▸ **Task to complete**:
Instruction for the entries that follow: retype exactly the lines from the line with "die-width_um=76.5" to the line with "nor2 5, a21o 1, nand4b 2, buf 11", both included, and omit all others.

▸ **Data records**:

**config.mk**
```make
export PLATFORM = sky130hd
export DESIGN_NAME = q_lowqli_out
export DESIGN_NICKNAME = d
export VERILOG_FILES = /design/src/rtl/q_lowqli_out.sv
export SDC_FILE = /design/constraint.sdc
export NUM_CORES = 1
export LEC_CHECK = 0
export CORE_ASPECT_RATIO = 1.1
export CORE_MARGIN = 2
export CORE_UTILIZATION = 63
export CTS_CLUSTER_SIZE = 14
export DETAILED_ROUTE_END_ITERATION = 10
export DONT_BUFFER_PORTS = 1
export HOLD_SLACK_MARGIN = 0.1
export PLACE_DENSITY = 0.84
export SLEW_MARGIN = 20
export SYNTH_ARGS = -nofsm -noshare
export SYNTH_HDL_FRONTEND = slang
export SYNTH_SLANG_ARGS = --single-unit
export TNS_END_PERCENT = 5
```
**constraint.sdc**
```tcl
create_clock -name clock -period 3.4 [get_ports clock]
set_clock_uncertainty 0.2 [all_clocks]
set_input_delay 0.85 -clock clock [delete_from_list [all_inputs] [get_ports clock]]
set_output_delay 0.85 -clock clock [all_outputs]
set_load 0.05 [all_outputs]
```
**src/rtl/q_lowqli_out.sv**
```systemverilog
// q_lowqli_out: single-stream elastic output queue for a page stream.
// Ring of DEPTH-1 entries plus an output register that drives qout_*.
// qin_b is advisory: it asserts SLACK entries early, and tokens are still
// accepted while there is room. A token arriving at a full queue that is
// not draining is dropped.
// Optional feature macro: Q_LOWQLI_OUT_OVF_CHECK_EN adds a sticky `ovf`
// port and a simulation-only drop report.
module q_lowqli_out #(
  parameter int WIDTH     = 17,
  parameter int DEPTH     = 4,
  parameter int LOG_DEPTH = 2,
  parameter int SLACK     = 1
) (
  input  logic             clock,
  input  logic             reset,
  input  logic [WIDTH-1:0] qin_d,
  input  logic             qin_v,
  output logic             qin_b,
  output logic [WIDTH-1:0] qout_d,
  output logic             qout_v,
  input  logic             qout_b
`ifdef Q_LOWQLI_OUT_OVF_CHECK_EN
  ,
  output logic             ovf
`endif
);

  localparam int RING   = DEPTH - 1;
  localparam int LAST_I = DEPTH - 2;
  localparam int THR_I  = DEPTH - SLACK;
  localparam logic [LOG_DEPTH:0]   FULL = DEPTH[LOG_DEPTH:0];
  localparam logic [LOG_DEPTH:0]   THR  = THR_I[LOG_DEPTH:0];
  localparam logic [LOG_DEPTH:0]   ONE  = {{LOG_DEPTH{1'b0}}, 1'b1};
  localparam logic [LOG_DEPTH-1:0] LAST = LAST_I[LOG_DEPTH-1:0];

  logic [WIDTH-1:0]     ring_q [RING];
  logic [LOG_DEPTH-1:0] rd_ptr, wr_ptr;
  logic [LOG_DEPTH:0]   count;

  logic deq, enq, drop, ring_empty, load_out, ring_rd, ring_wr, bypass;

  // Transfer decisions, all from registered state plus this cycle's handshakes.
  // The output register is empty only when the whole queue is empty, so
  // ring occupancy is count minus the output register.
  always_comb begin
    deq        = qout_v && !qout_b;
    enq        = qin_v && ((count < FULL) || deq);
    drop       = qin_v && (count == FULL) && !deq;
    ring_empty = (count == '0) || (qout_v && (count == ONE));
    load_out   = !qout_v || deq;
    ring_rd    = load_out && !ring_empty;
    bypass     = load_out && ring_empty && enq;
    ring_wr    = enq && !bypass;
    qin_b      = (count >= THR);
  end

  // Output register, pointers and occupancy count.
  always_ff @(posedge clock or posedge reset) begin
    if (reset) begin
      qout_v <= 1'b0;
      qout_d <= '0;
      rd_ptr <= '0;
      wr_ptr <= '0;
      count  <= '0;
    end else begin
      if (load_out) begin
        if (ring_rd) begin
          qout_v <= 1'b1;
          qout_d <= ring_q[rd_ptr];
        end else if (bypass) begin
          qout_v <= 1'b1;
          qout_d <= qin_d;
        end else begin
          qout_v <= 1'b0;
        end
      end
      if (ring_rd) rd_ptr <= (rd_ptr == LAST) ? '0 : rd_ptr + 1'b1;
      if (ring_wr) wr_ptr <= (wr_ptr == LAST) ? '0 : wr_ptr + 1'b1;
      if (enq && !deq)      count <= count + ONE;
      else if (deq && !enq) count <= count - ONE;
    end
  end

  // Ring storage. When full and draining, the head slot is read (old value)
  // and rewritten in the same cycle, which the nonblocking write allows.
  always_ff @(posedge clock or posedge reset) begin
    if (reset) begin
      for (int i = 0; i < RING; i++) ring_q[i] <= '0;
    end else if (ring_wr) begin
      ring_q[wr_ptr] <= qin_d;
    end
  end

`ifdef Q_LOWQLI_OUT_OVF_CHECK_EN
  // Sticky overflow: set on the first dropped token, held until reset.
  always_ff @(posedge clock or posedge reset) begin
    if (reset)     ovf <= 1'b0;
    else if (drop) ovf <= 1'b1;
  end

`ifndef SYNTHESIS
  // Simulation-only drop report.
  always @(posedge clock) begin
    if (!reset && drop) $display("q_lowqli_out: token dropped at %0t", $time);
  end
`endif
`endif

endmodule

```
# After elaboration in Yosys (flattened, before gate mapping)
# Index checks and enable logic that the tools add are counted.
# word_totals
mem_bits_rw,0
romBits,0
latchBits,0
n_memories,0
wordCells,59
ff_bits,76
output_inout_bits,19
# op_classes
reduce_logical,23
magnitude_cmp,5
shifts,0
mul,0
muxes,14
n_addsub,4
bitwise,2
eq_ne,3
div,0
# op_table
operator,n
17-bit two-way mux,5
51-bit bitwise mux,1
17-bit binary-select mux with 2-bit select,1
17-bit demux with 2-bit select,1
1-bit logical AND,10
3-bit >= comparator (second input constant),2
1-bit zero test,6
3-bit two-way mux,2
2-bit NOT with 3-bit output,2
2-bit by 1-bit adder with 2-bit output (second input constant),2
2-bit == test (second input constant),2
2-bit two-way mux,2
2-bit nonzero test,2
3-bit by 1-bit adder with 3-bit output (second input constant),1
3-bit by 1-bit == test with 1-bit output (second input constant),1
3-bit by 2-bit >= comparator with 1-bit output (second input constant),1
3-bit zero test,1
1-bit logical OR,3
3-bit by 1-bit less-than comparator with 1-bit output (second input constant),1
3-bit less-than comparator (second input constant),1
3-bit by 1-bit subtractor with 3-bit output (second input constant),1
1-bit two-way mux,2
2-bit AND reduction,1

# Depth between registers and ports, before layout
# depth
word_depth,8
ltp_mapped,7
mapped_depth_nobuf,6

# Worst setup path before layout
# Ideal clock, no wire load.
# synth_timing
path_type,flip-flop to output port
startpoint,reg count[0]
endpoint,out qin_b
setup_slack_ps,784
arrival_ps,1566
path_stages_with_launch,3
required_ps,2350
cell_sequence,dfrtp_1 > inv_1 > o21ai_0
# synth_between
elab_chain_cells,1
# synth_lines
item,line_no,text
from (decl),38,logic [LOG_DEPTH:0] count;
from (signal assigned),79,if (enq && !deq) count <= count + ONE;
from (signal assigned),80,else if (deq && !enq) count <= count - ONE;
3-bit by 2-bit >= comparator with 1-bit output,54,qin_b = (count >= THR);
to (decl),18,"output logic qin_b,"
# No other way between the ends.

# Worst setup path in the final report
# layout_timing
startpoint,reg count[2]
endpoint,out qin_b
# Same word-level chain as after synthesis.

==> out/metrics.cfg <==
[logic_synthesis]
area_fraction_in_compound_gates_after_synthesis=0.0732
synth_warnings=0
syn-cell-area_sq_mm=0.00364
synth_simple_gate_area_share=0.0279
synthesized_area_divided_by_synthesized_cell_count_sq_um=14.0
post_synth_xor_area_fraction=0.00928
synth_top_area_cell=sky130_fd_sc_hd__dfrtp_1
synth-seq-cells=76
yosys-mux-area-fraction=0.314
synth_fa_ha_area_frac=0.0206
synth_largest_type_area_fraction=0.523
synth-seq-area-share=0.523
combinational_family_with_the_most_area_after_synthesis=multiplexers
synthCells=260
synthesis.nets=287
yosysUniqueCellTypes=32
yosys-top-cells-area=sky130_fd_sc_hd__dfrtp_1 52%, sky130_fd_sc_hd__mux2i_1 14%, sky130_fd_sc_hd__mux2_2 14%, sky130_fd_sc_hd__a2bb2oi_1 4.1%, sky130_fd_sc_hd__mux2_4 3.7%

[clocking]
clock_sink_count=76
cts_made_buffers=9
tritoncts=built
clk_latency_ns=0.34
cts_repair_resize_count=0
cts.htree.levels=3
cts.clk_slew.worst_paths_ns=0.07
clock-root-buffer=sky130_fd_sc_hd__clkbuf_8
postCtsSetupRepairBufs=0
clock_path_buffers=2
cts_hold_buffers=0

[critical_path]
path_class=register to primary output
critical_path_required_ns=2.35
critical_path.slowest_cell=sky130_fd_sc_hd__o21ai_1
timing.critical_path.fanout_max=9
cp-end-kind=primary output
start_kind=register
critPathBufInv=1
cp.arrival_ns=1.64
cp_cell_sequence=inv_1, ha_1, nor2_1, o21ai_1
slowest_delay_ns=0.51
cpLargestDelayFamily=compound AO/OA/AOI/OAI gates

[cells_and_area]
syn_to_final_growth_pct=8.29
diodes=0
final_cells=347
count_of_nets_after_finishing=292
drive_above_1_share=0.311
multi_input_area_sq_mm=0.00163
layout.cells.most_common=sky130_fd_sc_hd__dfrtp_1
mostFrequentLayoutCells=76 x sky130_fd_sc_hd__dfrtp_1, 51 x sky130_fd_sc_hd__mux2i_1, 44 x sky130_fd_sc_hd__mux2_2
layout.filler_cells=428
ff_latch_area_sq_mm=0.00190

[timing]
layout_worst_path_cycle_share=0.791
timing.setup.tns_ns=0
highest_achievable_clock_rate_ghz=0.372
tmin_final_ns=2.69
maxSlewHeadroom=0.367
final_max_slew_viol_count=0
unrepaired_setup_endpoints_after_global_routing=false
hold_viol_final=0
worstMarginPinSlew_ns=0.943
finalSetupViolations=0

[route]
route.vias.total=2113
post-route-drc-count=0
route.detailed.vias_per_inst=6.09
detailedRoute.firstIterationViolations=79
drt.antenna.violating_nets=0
drtPass1Iterations=4
totalWireLength_um=6700
drt-wirelength-per-cell_um=19.3

[die]
dieArea_sq_mm=0.00640
die-width_um=76.5
std_cell_rows=29
fp.dieH_um=83.7
initial_core_util=0.643
core_sq_mm=0.00566
io-pin-count=40

[placed_design]
io_buffers=0
detailed_place_hpwl_um=4440
routabilityCongestion=0.762
place.detailed.instances=331

[pwr]
ir_drop_mv=0.704
power.share.combinational=0.373
seqPwrFrac=0.458
p_total_uw=4470
static-leakage-power_uw=0.00180
share_clk_of_total_power=0.169
cell_internal_pwr_uw=2740
net-switching-power_uw=1730
swShare=0.386
power.density_cell_area_mw_per_mm2=1130

[run_status]
outcome=complete, no violations

[grt]
first_global_vias=2227
grt_pass1_wl_um=11500
number_of_antenna_violations_at_the_first_check_in_global_routing=0
grt_usage=0.232
global_route.overflow_total=0
grt_start_max_net_pins=77

[hold_path]
worst_hold_path_type=input port to async pin

[run]
drv_cap=0

## layer usage
layer / routed length [um] / global-route usage / up-vias
met5: 0 / 0 / -
met4: 95 / 0.0694 / 0
met3: 301 / 0.0606 / 9
met2: 3140 / 0.355 / 41
met1: 3160 / 0.329 / 1100
li1: - / - / 963
## kinds of logic (layout without fill, tap and decap cells)
| kind of cell | Yosys count | in the layout |
|---|---|---|
| adder cells (fa/ha/maj) | 6 | 6 |
| flip-flops | 76 | 76 |
| multiplexers | 104 | 104 |
| XOR/XNOR | 3 | 3 |
| AO/OA/AOI/OAI | 33 | 33 |
| AND/OR/NAND/NOR | 18 | 18 |
| buffers and inverters | 20 | 30 |
## power groups by stage
| stage | registers, uW | clock network, uW | logic [uW] |
|---|---|---|---|
| 6_report | 2040 | 755 | 1670 |
| 4_1_cts | 2050 | 765 | 1680 |
| 3_3_place_gp | 2030 | 0 | 1610 |
| 5_1_grt | 2100 | 809 | 1820 |
| 2_1_floorplan | 1920 | 0 | 1480 |
| 3_5_place_dp | 2060 | 0 | 1670 |
## state kept, by name (all words and copies together) (netlist names)
register / cells
wr_ptr: 2
qout_v: 1
count: 3
ring_q: 51
qout_d: 17
rd_ptr: 2
## cell usage after synthesis (all sizes together)
master and count:
xor2 1, nand3 1, mux2 53, a21oi 3
o22a 1, nand2 3, or2 1, a211o 1
nor2 5, a21o 1, nand4b 2, buf 11
o22ai 2, a21boi 1, nand3b 2, a2bb2oi 17
ha 6, xnor2 2, a21bo 1, dfrtp 76
clkbuf 4, inv 5, nand2b 1, nor2b 2
o32a 1, or3b 1, mux2i 51, o21ai 5
## stage by stage
step	setup slack (ns)	hold WS (ns)	area (sq um)	utilization
floorplan	0.412	0.278	3640	-
global placement	0.802	0.286	3720	0.658
detailed placement	0.775	0.292	3720	0.658
CTS	0.686	0.284	3940	0.696
global route	0.596	0.308	3940	0.696
finish	0.710	0.255	3940	0.696
## path summary, 6_finish.rpt
path,from,endpoint,slack [ns],cells after the start
worst min-delay path,reset,qout_d[7]$_DFFE_PP0P_,0.26,2
max in group asynchronous,reset,ring_q[8]$_DFFE_PP0P_,2.41,2
worst max-delay path,count[2]$_DFFE_PP0P_,qin_b,0.71,4
min in group clock,ring_q[7]$_DFFE_PP0P_,ring_q[7]$_DFFE_PP0P_,0.31,1
worst max register to register,qout_v$_DFFE_PP0P_,ring_q[34]$_DFFE_PP0P_,0.80,4
worst min register to register,ring_q[7]$_DFFE_PP0P_,ring_q[7]$_DFFE_PP0P_,0.31,1
## layout make-up
| class | instances | share of cell area |
|---|---|---|
| Clock buffer | 12 | 0.0368 |
| Clock inverter | 4 | 0.0184 |
| Inverter | 5 | 0.00476 |
| Multi-Input combinational cell | 164 | 0.413 |
| Sequential cell | 76 | 0.483 |
| Tap cell | 77 | 0.0245 |
| Timing Repair Buffer | 9 | 0.0203 |
No activity file was read; power rests on OpenSTA's default activity.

▸ **Final answer**:
die-width_um=76.5
std_cell_rows=29
fp.dieH_um=83.7
initial_core_util=0.643
core_sq_mm=0.00566
io-pin-count=40

[placed_design]
io_buffers=0
detailed_place_hpwl_um=4440
routabilityCongestion=0.762
place.detailed.instances=331

[pwr]
ir_drop_mv=0.704
power.share.combinational=0.373
seqPwrFrac=0.458
p_total_uw=4470
static-leakage-power_uw=0.00180
share_clk_of_total_power=0.169
cell_internal_pwr_uw=2740
net-switching-power_uw=1730
swShare=0.386
power.density_cell_area_mw_per_mm2=1130

[run_status]
outcome=complete, no violations

[grt]
first_global_vias=2227
grt_pass1_wl_um=11500
number_of_antenna_violations_at_the_first_check_in_global_routing=0
grt_usage=0.232
global_route.overflow_total=0
grt_start_max_net_pins=77

[hold_path]
worst_hold_path_type=input port to async pin

[run]
drv_cap=0

## layer usage
layer / routed length [um] / global-route usage / up-vias
met5: 0 / 0 / -
met4: 95 / 0.0694 / 0
met3: 301 / 0.0606 / 9
met2: 3140 / 0.355 / 41
met1: 3160 / 0.329 / 1100
li1: - / - / 963
## kinds of logic (layout without fill, tap and decap cells)
| kind of cell | Yosys count | in the layout |
|---|---|---|
| adder cells (fa/ha/maj) | 6 | 6 |
| flip-flops | 76 | 76 |
| multiplexers | 104 | 104 |
| XOR/XNOR | 3 | 3 |
| AO/OA/AOI/OAI | 33 | 33 |
| AND/OR/NAND/NOR | 18 | 18 |
| buffers and inverters | 20 | 30 |
## power groups by stage
| stage | registers, uW | clock network, uW | logic [uW] |
|---|---|---|---|
| 6_report | 2040 | 755 | 1670 |
| 4_1_cts | 2050 | 765 | 1680 |
| 3_3_place_gp | 2030 | 0 | 1610 |
| 5_1_grt | 2100 | 809 | 1820 |
| 2_1_floorplan | 1920 | 0 | 1480 |
| 3_5_place_dp | 2060 | 0 | 1670 |
## state kept, by name (all words and copies together) (netlist names)
register / cells
wr_ptr: 2
qout_v: 1
count: 3
ring_q: 51
qout_d: 17
rd_ptr: 2
## cell usage after synthesis (all sizes together)
master and count:
xor2 1, nand3 1, mux2 53, a21oi 3
o22a 1, nand2 3, or2 1, a211o 1
nor2 5, a21o 1, nand4b 2, buf 11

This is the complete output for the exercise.